WarpGAN: Warping-Guided 3D GAN Inversion with Style-Based Novel View Inpainting
Kaitao Huang, Yan Yan, Jing-Hao Xue, Hanzi Wang
TL;DR
WarpGAN tackles the challenge of high-quality occluded-region reconstruction in single-view 3D GAN inversion by fusing depth-based warping with a dedicated inpainting network. The method projects the input into the latent space $\mathcal{W}^+$, renders depth maps to warp to novel views, and uses SVINet with symmetry priors and $w^+$-driven style modulation to inpaint occluded regions, achieving strong multi-view consistency. It introduces a training strategy combining real single-view data with synthetic pairs and losses for reconstruction, consistency, and adversarial realism, plus a reverse-warp loss to enable supervision without ground-truth novel views.

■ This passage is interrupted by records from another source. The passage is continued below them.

[src/rtl/elevator_pkg.sv]
// -----------------------------------------------------------------------------
// elevator_pkg
//   Shared definitions for the elevator front end.
//   - N_FLOORS             : number of call buttons / floors served
//   - DEBOUNCE_CYCLES_DEF  : default debounce window (10 ms at 50 MHz)
//   - deb_state_e          : per-button debounce FSM encoding
//   - cnt_width()          : debounce counter width, never narrower than 1 bit
// -----------------------------------------------------------------------------
package elevator_pkg;

  localparam int N_FLOORS            = 3;
  localparam int DEBOUNCE_CYCLES_DEF = 500000;

  typedef enum logic [1:0] {
    REL    = 2'd0,  // debounced released
    WAIT_P = 2'd1,  // sampled pressed, waiting for it to be stable
    PRS    = 2'd2,  // debounced pressed
    WAIT_R = 2'd3   // sampled released, waiting for it to be stable
  } deb_state_e;

  // The counter only has to reach DEBOUNCE_CYCLES-1, so $clog2 of the
  // window is enough; clamp to 1 bit so a window of 1 or 2 still elaborates.
  function automatic int cnt_width(input int n);
    int w;
    w = $clog2(n);
    return (w < 1) ? 1 : w;
  endfunction

endpackage

[src/rtl/button_debounce.sv]
// -----------------------------------------------------------------------------
// button_debounce
//   Conditions one raw push button: polarity normalisation, 2-flop
//   synchronizer, 4-state debounce FSM with a stability counter, and a
//   single-cycle press indication.
//
// Ports
//   clk_50       in   board clock, rising edge
//   rst_n        in   asynchronous active-low reset
//   raw          in   raw button pin, asynchronous to clk_50
//   level        out  debounced level, 1 = pressed
//   press_strobe out  high for the one cycle in which the FSM accepts a press
//                     (combinational: the state register and any downstream
//                     register capture the press on the same edge)
// -----------------------------------------------------------------------------
module button_debounce
  import elevator_pkg::*;
#(
  parameter int   DEBOUNCE_CYCLES = DEBOUNCE_CYCLES_DEF,
  parameter logic BTN_ACTIVE_LOW  = 1'b1
) (
  input  logic clk_50,
  input  logic rst_n,
  input  logic raw,
  output logic level,
  output logic press_strobe
);

  localparam int            CW       = cnt_width(DEBOUNCE_CYCLES);
  localparam logic [CW-1:0] CNT_LAST = CW'(DEBOUNCE_CYCLES - 1);
  localparam logic [CW-1:0] CNT_ONE  = CW'(1);

  logic          w_norm;
  logic          r_sync1;
  logic          r_sync2;
  deb_state_e    r_state;
  deb_state_e    w_state_nxt;
  logic [CW-1:0] r_cnt;
  logic [CW-1:0] w_cnt_nxt;
  logic          w_strobe;

  // After this XOR, 1 always means pressed.
  assign w_norm = raw ^ BTN_ACTIVE_LOW;

  // Synchronizer flops reset to the normalised released level (0).
  always_ff @(posedge clk_50 or negedge rst_n) begin
    if (!rst_n) begin
      r_sync1 <= 1'b0;
      r_sync2 <= 1'b0;
    end else begin
      r_sync1 <= w_norm;
      r_sync2 <= r_sync1;
    end
  end

  always_ff @(posedge clk_50 or negedge rst_n) begin
    if (!rst_n) begin
      r_state <= REL;
      r_cnt   <= '0;
    end else begin
      r_state <= w_state_nxt;
      r_cnt   <= w_cnt_nxt;
    end
  end

  always_comb begin
    w_state_nxt = r_state;
    w_cnt_nxt   = r_cnt;
    w_strobe    = 1'b0;
    case (r_state)
      REL: begin
        if (r_sync2) begin
          w_state_nxt = WAIT_P;
          w_cnt_nxt   = CNT_ONE;
        end
      end
      WAIT_P: begin
        if (!r_sync2) begin
          w_state_nxt = REL;
          w_cnt_nxt   = '0;
        end else if (r_cnt == CNT_LAST) begin
          w_state_nxt = PRS;
          w_cnt_nxt   = '0;
          w_strobe    = 1'b1;
        end else begin
          w_cnt_nxt = r_cnt + CNT_ONE;
        end
      end
      PRS: begin
        if (!r_sync2) begin
          w_state_nxt = WAIT_R;
          w_cnt_nxt   = CNT_ONE;
        end
      end
      WAIT_R: begin
        if (r_sync2) begin
          w_state_nxt = PRS;
          w_cnt_nxt   = '0;
        end else if (r_cnt == CNT_LAST) begin
          w_state_nxt = REL;
          w_cnt_nxt   = '0;
        end else begin
          w_cnt_nxt = r_cnt + CNT_ONE;
        end
      end
      default: begin
        w_state_nxt = REL;
        w_cnt_nxt   = '0;
      end
    endcase
  end

  // WAIT_R still counts as pressed: the level only drops once the release
  // itself has been debounced.
  assign level        = (r_state == PRS) || (r_state == WAIT_R);
  assign press_strobe = w_strobe;

endmodule

[src/rtl/call_request_latch.sv]
// -----------------------------------------------------------------------------
// call_request_latch
//   Front end of the elevator: debounces the three floor-call buttons and
//   keeps one sticky pending request per floor. A request is cleared when the
//   car stands at that floor with the door open; the clear wins over a press
//   arriving in the same cycle.
//
// Ports
//   clk_50            in   board clock, rising edge
//   rst_n             in   asynchronous active-low reset
//   btn1..btn3        in   raw call buttons (asynchronous)
//   floor1..floor3    in   car-at-floor flags from the movement FSM
//   door              in   door-open flag from the movement FSM
//   req1..req3        out  pending call per floor (drive led1..led3)
//   req_any           out  registered OR of req1..req3
//   pressed[2:0]      out  one-cycle strobe per accepted press, bit i = floor i+1
// -----------------------------------------------------------------------------
module call_request_latch
  import elevator_pkg::*;
#(
  parameter int   DEBOUNCE_CYCLES = DEBOUNCE_CYCLES_DEF,
  parameter logic BTN_ACTIVE_LOW  = 1'b1
) (
  input  logic       clk_50,
  input  logic       rst_n,
  input  logic       btn1,
  input  logic       btn2,
  input  logic       btn3,
  input  logic       floor1,
  input  logic       floor2,
  input  logic       floor3,
  input  logic       door,
  output logic       req1,
  output logic       req2,
  output logic       req3,
  output logic       req_any,
  output logic [2:0] pressed
);

  logic [N_FLOORS-1:0] w_raw;
  logic [N_FLOORS-1:0] w_floor;
  logic [N_FLOORS-1:0] w_strobe;
  logic [N_FLOORS-1:0] w_clr;
  logic [N_FLOORS-1:0] w_req_nxt;
  logic [N_FLOORS-1:0] r_req;
  logic                r_req_any;
  logic [N_FLOORS-1:0] r_pressed;

  assign w_raw   = {btn3, btn2, btn1};
  assign w_floor = {floor3, floor2, floor1};

  for (genvar g = 0; g < N_FLOORS; g++) begin : g_btn
    // The debounced level is not needed here; only the press event matters.
    button_debounce #(
      .DEBOUNCE_CYCLES (DEBOUNCE_CYCLES),
      .BTN_ACTIVE_LOW  (BTN_ACTIVE_LOW)
    ) u_deb (
      .clk_50       (clk_50),
      .rst_n        (rst_n),
      .raw          (w_raw[g]),
      .level        (),
      .press_strobe (w_strobe[g])
    );
  end

  // Clear has priority, so a press at the floor the car is standing at with
  // the door open is dropped rather than re-lighting the LED.
  always_comb begin
    w_clr     = w_floor & {N_FLOORS{door}};
    w_req_nxt = ~w_clr & (r_req | w_strobe);
  end

  // req_any is taken from the next-state vector so it moves on the same edge
  // as the individual requests instead of one cycle later.
  always_ff @(posedge clk_50 or negedge rst_n) begin
    if (!rst_n) begin
      r_req     <= '0;
      r_req_any <= 1'b0;
      r_pressed <= '0;
    end else begin
      r_req     <= w_req_nxt;
      r_req_any <= |w_req_nxt;
      r_pressed <= w_strobe;
    end
  end

  assign req1    = r_req[0];
  assign req2    = r_req[1];
  assign req3    = r_req[2];
  assign req_any = r_req_any;
  assign pressed = r_pressed;

endmodule
[config.mk]
export PLATFORM = sky130hd
export DESIGN_NAME = call_request_latch
export DESIGN_NICKNAME = d
export VERILOG_FILES = /design/src/rtl/elevator_pkg.sv /design/src/rtl/button_debounce.sv /design/src/rtl/call_request_latch.sv
export SDC_FILE = /design/constraint.sdc
export NUM_CORES = 1
export LEC_CHECK = 0
export ABC_AREA = 1
export CORE_ASPECT_RATIO = 1.2
export CORE_MARGIN = 3
export CORE_UTILIZATION = 55
export CTS_CLUSTER_DIAMETER = 150
export CTS_CLUSTER_SIZE = 40
export DETAILED_ROUTE_END_ITERATION = 12
export PLACE_DENSITY = 0.84
export SYNTH_ARGS = -nofsm -noshare
export SYNTH_HDL_FRONTEND = slang
export SYNTH_SLANG_ARGS = --single-unit
[constraint.sdc]
create_clock -name clk_50 -period 1.7 [get_ports clk_50]
set_clock_uncertainty 0.2 [all_clocks]
set_input_delay 0.34 -clock clk_50 [delete_from_list [all_inputs] [get_ports clk_50]]
set_output_delay 0.34 -clock clk_50 [all_outputs]
set_load 0.02 [all_outputs]
=== Yosys cells after proc, flatten, opt, wreduce, memory -nomap -nowiden ===
Cells that the tools add are included.

* Output and inout bits: 7
* Word-level logic and storage cells: 107
* Bits in registers: 76
* Bits of input ports: 9

* Bitwise operators: 7
* Add/subtract/negate cells: 3
* Reductions and logical operators: 10
* Multiplexer cells: 48
* Equal/unequal tests: 24

{| class="wikitable"
|+ Operators by type and width
! cell !! count
|-
| 19-bit 2-to-1 mux || 15
|-
| 19-bit one-hot mux with 4 select lines || 3
|-
| 19-bit by 1-bit adder with 19-bit output (second input constant) || 3
|-
| 19-bit == test (second input constant) || 3
|-
| 2-bit 2-to-1 mux || 18
|-
| 2-bit one-hot mux with 4 select lines || 3
|-
| 2-bit == test (second input constant) || 6
|-
| 4-bit AND reduction || 3
|-
| 1-bit 2-to-1 mux || 9
|-
| 3-bit by 1-bit != test with 1-bit output (second input constant) || 3
|-
| 3-bit != test (second input constant) || 3
|-
| 3-bit bitwise AND || 2
|-
| 2-bit by 1-bit == test with 1-bit output (second input constant) || 3
|-
| 2-bit zero test || 3
|-
| 2-bit by 1-bit != test with 1-bit output (second input constant) || 3
|-
| 2-bit != test (second input constant) || 3
|-
| 2-bit AND reduction || 3
|-
| 1-bit NOT || 3
|-
| 3-bit NOT || 1
|-
| 3-bit OR || 1
|-
| 3-bit OR reduction || 1
|}

=== Longest topological paths before layout ===
* Depth after elaboration: 7
* Gate-level depth with buffers: 10

=== Modules after synthesis ===
Synthesis repeated with hierarchy kept, for this count alone.

* Cell total of the unflattened synthesis: 632
* Area, all modules: 4509.3 µm²

{| class="wikitable"
|+ Modules (own cells, without submodules)
! module !! instances !! area each (µm²) !! cells an instance
|-
| button_debounce (g_btn[1].u_deb) || 1 || 1472.7 || 218
|-
| button_debounce (g_btn[0].u_deb) || 1 || 1426.4 || 204
|-
| button_debounce (g_btn[2].u_deb) || 1 || 1392.6 || 193
|-
| call_request_latch || 1 || 217.7 || 17
|}

=== Worst setup path before layout ===
No wires, ideal clock.

* Path type: register to register
* Start: reg g_btn[1].u_deb.r_cnt[0]
* End: reg g_btn[1].u_deb.r_cnt[6]
* Buffers on the path: 0
* Stages on the path, launching flop included: 7
* Path slack: 49 ps
* Clock period less this slack: 1651 ps
* Data required time: 1373 ps
* Library setup time: 127 ps
* Arrival: 1324 ps
* Cell sequence: dfrtp_1 > ha_1 > nand2_2 > nor2_4 > nand4_1 > nand2_2 > o21ai_0

* Cells in the longest elaborated chain, start to end: 4
* Elaborated cells on any way between the ends: 6

{| class="wikitable"
|+ RTL lines
! what !! line !! text
|-
| start: declaration || button_debounce.sv:38 || <nowiki>logic [CW-1:0] r_cnt;</nowiki>
|-
| start signal: assignment || button_debounce.sv:62 || <nowiki>r_cnt <= w_cnt_nxt;</nowiki>
|-
| 19-bit by 1-bit adder with 19-bit output / 19-bit == test (equally long branches) || n/a ||
|-
| 19-bit 2-to-1 mux (*) || button_debounce.sv:81, button_debounce.sv:99 ||
|-
| 19-bit 2-to-1 mux, on equally long branches || button_debounce.sv:96, button_debounce.sv:78 ||
|-
| 19-bit one-hot mux with 4 select lines (*) || button_debounce.sv:70 || <nowiki>case (r_state)</nowiki>
|}

Every way passes the cells marked *; elsewhere a longest branch is shown, timed or not.
A chain may end at the register's enable or synchronous reset.

=== Worst setup path after layout ===
* Start: reg g_btn[2].u_deb.r_cnt[1]
* End: reg g_btn[2].u_deb.r_cnt[14]

* Cells in the longest elaborated chain, start to end: 4
* Elaborated cells on any way between the ends: 6

{| class="wikitable"
|+ RTL lines
! what !! line
|-
| start: declaration || button_debounce.sv:38
|-
| start signal: assignment || button_debounce.sv:62
|-
| 19-bit by 1-bit adder with 19-bit output / 19-bit == test (equally long branches) || n/a
|-
| 19-bit 2-to-1 mux (*) || button_debounce.sv:81, button_debounce.sv:99
|-
| 19-bit 2-to-1 mux, on equally long branches || button_debounce.sv:96, button_debounce.sv:78
|-
| 19-bit one-hot mux with 4 select lines (*) || button_debounce.sv:70
|}

Marked as above.

==> impl_metrics.csv <==
group,metric,value,unit
status,run_status,"finished, violations left",
status,violated_checks,"setup timing",
power_and_ir_drop,total_power,4.75,mW
die,top_level_ports,16,
setup_path,crit_arrival,1.85,ns
placement,place.port_buffers,15,
route,initialDrtViolationCount,440,
synth,syn-mean-instance-area,7.44,um2
timing,timing.final.crit_share,106,%
timing,max_freq,0.557,GHz
finish,finish.cell_count_without_fillers,770,
placement,dpl-instance-area,0.00489,mm2
setup_path,setup.worst_path.end_class,"register",
setup_path,reg2reg_to,"g_btn[2].u_deb.r_cnt[14]",
placement,place_worst_setup_slack,-0.0368,ns
placement,placed_cells_incl_taps,725,
clock_network,cts_sinks,76,
power_and_ir_drop,worst_ir_drop_vdd,0.590,mV
timing,worst_pin_slew,0.405,ns
die,die-height,103,um
synth,synth.cell_area,0.00432,mm2
synth,syn-instance-count,581,
power_and_ir_drop,p_sw_share,32.8,%
synth,synth_nets,593,
synth,share_of_flip_flops_with_an_asynchronous_set_or_reset_after_synthesis,100,%
route,dr.pass1.iters,6,
grt,wire_length_of_the_first_global_routing_pass,18400,um
synth,synth_largest_area_cell,"dfrtp_1",
die,die_w,86.9,um
timing,rsz0062_at_grt,"yes",
setup_path,worstPathMaxFanout,6,
power_and_ir_drop,seqPwrFrac,42.9,%
timing,timing.final.ws_setup,-0.0959,ns
route,drc_errors,0,
power_and_ir_drop,power_leakage,2.65,nW
timing,finalSetupViolCount,23,
finish,final_cell_mix,"nand2_1, inv_1, dfrtp_1",
power_and_ir_drop,power_frac_comb,24.7,%
synth,synth_top_cells_by_area,"dfrtp_1, nand2_1, inv_1, nand3_1, nor2_1",
clock_network,cts_htree_levels,3,
die,fp.coreArea,0.00744,mm2
synth,synth-seq-cells,76,
route,routed_wire_length_per_instance,16.3,um
route,drtAntennaViolNets,0,
setup_path,worst_setup_path_start_kind,"register",
die,design.die.area,0.00896,mm2
setup_path,ff2ff_path_depth,8,
setup_path,critPathKind,"register to register",
synth,synth.lib_cells_used.distinct,33,
grt,groute.usage.overall,25.8,%
timing,report.final.hold_viol_count,0,
clock_network,cts_inserted_buffers,9,
clock_network,path_clk_slew,0.09,ns
finish,leading_cell_type_in_the_layout_fill_and_taps_excluded,"nand2_1",
setup_path,startpoint_of_the_worst_slack_reg_to_reg_timing_path,"g_btn[2].u_deb.r_cnt[1]",
finish,area_delta_synth_final,30.6,%
finish,number_of_fill_cells_in_the_layout,457,
finish,insertedDiodeCount,0,
grt,vias_in_the_first_global_route,4123,
finish,design_area,0.00564,mm2
placement,globalplace.congestion,0.974,
timing,final_count_of_pins_violating_max_slew,0,
timing,worst_hold_slack,0.157,ns
die,start_util,58.1,%
finish,layout_net_count,687,
finish,post_route_cells_drive_above_1_share,27.4,%
route,vias_per_cell,5.87,
setup_path,worst-endpoint-required,1.75,ns
power_and_ir_drop,clkPwrFrac,32.4,%
route,dr_total_vias,4523,
power_and_ir_drop,internal-power,3.19,mW
setup_path,worstSetupEndpoint,"g_btn[2].u_deb.r_cnt[14]",
placement,detailed_place_hpwl,7460,um
synth,ys_seq_area_share,44.0,%
synth,synth_ff_type,"dfrtp_1",
clock_network,clock_tree_from_tritoncts,"built",
timing,final.min_clock_period,1.80,ns
grt,globalRouteOverflowTotal,0,
synth,synth_top_area_share,44.0,%
grt,pin_count_of_the_biggest_net_entering_global_routing,39,
die,core.rowCount,34,
timing,timing.slew.headroom,73.0,%
grt,antenna_found_initial,0,
power_and_ir_drop,power-per-cell-area,842,mW/mm2
clock_network,clockBufferDepth,2,
power_and_ir_drop,switching_power,1.56,mW
setup_path,worstSetupStartpoint,"g_btn[2].u_deb.r_cnt[1]",
clock_network,cts_root_buffer,"clkbuf_8",
synth,synth_enable_flop_cells,0,
synth,synth_warnings,0,
job,maxCapViolCount,0,
route,route.final.wire_length,12600,um
setup_path,reg2reg_slack,-0.1,ns
clock_network,clkLatencyLatePin,0.37,ns
min_path,hp-class,"register to register",
==> metrics by stage <==
step / utilization [%] / TNS (ns)
after global routing: 75.8 / -3.45
final: 75.8 / -0.768
after floorplan: - / 0
after global placement: 65.7 / 0
after detailed placement: 65.7 / -0.414
after CTS: 69.4 / 0
==> layer usage <==
| layer | track usage [%] | routed length [um] | part of all wire [%] |
|---|---|---|---|
| met1 | 32.1 | 4820 | 38 |
| met5 | 0 | 0 | 0 |
| met3 | 5.44 | 904 | 7.2 |
| met2 | 43.9 | 6460 | 51 |
| met4 | 10.2 | 386 | 3.1 |
==> kinds of logic (layout without fill, tap and decap cells) <==
logic type / after synthesis / count (layout) / share of synthesized area (%)
AND/OR/NAND/NOR: 323 / 324 / 34.2
buffers and inverters: 97 / 195 / 9.00
flip-flops: 76 / 76 / 44.0
AO/OA/AOI/OAI: 66 / 66 / 8.69
XOR/XNOR: 16 / 16 / 3.24
adder cells (fa/ha/maj): 3 / 3 / 0.869
==> synth_stat cells (4+ instances only) <==
cell type,number
nand2_1,158
inv_1,85
dfrtp_1,76
nand3_1,54
nor2_1,49
nand4_1,24
o21ai_0,21
o22ai_1,18
xor2_1,13
nor3_1,12
a21oi_1,10
nor2_4,8
o21ai_1,8
nor2_2,6
inv_2,5
nand2_2,4
nand3_2,4
==> power by group through the flow <==
stage                     sequential [mW]  combinational (mW)  clock, mW
after global routing                 2.05                1.26       1.62
after CTS                            2.02               0.928       1.54
final                                2.04                1.17       1.54
after detailed placement             2.05               0.873          0
after global placement               2.04               0.832          0
after floorplan                      2.02               0.515          0
==> sequential cells by signal, summed over array words and instances (netlist names), named ones only <==
name                 count
g_btn.u_deb.r_cnt       57
g_btn.u_deb.r_state      3
g_btn.u_deb.r_sync1      3
g_btn.u_deb.r_sync2      3
pressed                  3
r_req                    3
req_any                  1
==> worst max-delay path, stage by stage (launching register included) <==
cell     delay [ns]
dfrtp_1        0.40
ha_2           0.21
nand2_2        0.08
nor2_4         0.22
nand3_4        0.13
nor2_4         0.17
nand4_1        0.10
nand3_1        0.10
nand2_1        0.06
==> worst min-delay path by stage <==
stage                                 startpoint                  endpoint  slack, ns  cells past startpoint
after detailed placement                   rst_n  g_btn[2].u_deb.r_cnt[17]        0.1                      1
final                     g_btn[1].u_deb.r_sync1    g_btn[1].u_deb.r_sync2       0.16                      0
after floorplan                            rst_n                 async pin      -0.16                      0
after CTS                 g_btn[1].u_deb.r_sync1    g_btn[1].u_deb.r_sync2       0.16                      0
after global routing      g_btn[1].u_deb.r_sync1    g_btn[1].u_deb.r_sync2       0.17                      0
after global placement                     rst_n  g_btn[2].u_deb.r_cnt[17]       0.09                      1
==> cell type report <==
type                            count  area (um2)  area share, %
Multi-Input combinational cell    409        2320           41.1
Sequential cell                    76        1910           33.9
Timing Repair Buffer               89         739           13.1
Inverter                           90         345           6.12
Clock buffer                       10         128           2.26
Tap cell                           90         113           2.00
Clock inverter                      6        87.6           1.55
==> repair_timing <==
item,CTS,global route
setup buffers,2,24
hold buffers,1,0
setup endpoints to repair,37,62
pin swaps,5,30
resized for setup,16,88
gates cloned,2,0
hold endpoints to repair,27,0
Power figures use the tool's default switching activity.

Experiments on CelebA-HQ and MEAD show WarpGAN surpasses both optimization- and encoder-based baselines in quantitative metrics and qualitative fidelity, while enabling practical editing workflows via PTI-inspired optimization. The approach significantly advances single-image 3D-aware synthesis by effectively leveraging warping-and-inpainting to fill occlusions and maintain coherence across views.
Abstract
3D GAN inversion projects a single image into the latent space of a pre-trained 3D GAN to achieve single-shot novel view synthesis, which requires visible regions with high fidelity and occluded regions with realism and multi-view consistency. However, existing methods focus on the reconstruction of visible regions, while the generation of occluded regions relies only on the generative prior of 3D GAN. As a result, the generated occluded regions often exhibit poor quality due to the information loss caused by the low bit-rate latent code. To address this, we introduce the warping-and-inpainting strategy to incorporate image inpainting into 3D GAN inversion and propose a novel 3D GAN inversion method, WarpGAN. Specifically, we first employ a 3D GAN inversion encoder to project the single-view image into a latent code that serves as the input to 3D GAN. Then, we perform warping to a novel view using the depth map generated by 3D GAN. Finally, we develop a novel SVINet, which leverages the symmetry prior and multi-view image correspondence w.r.t. the same latent code to perform inpainting of occluded regions in the warped image. Quantitative and qualitative experiments demonstrate that our method consistently outperforms several state-of-the-art methods.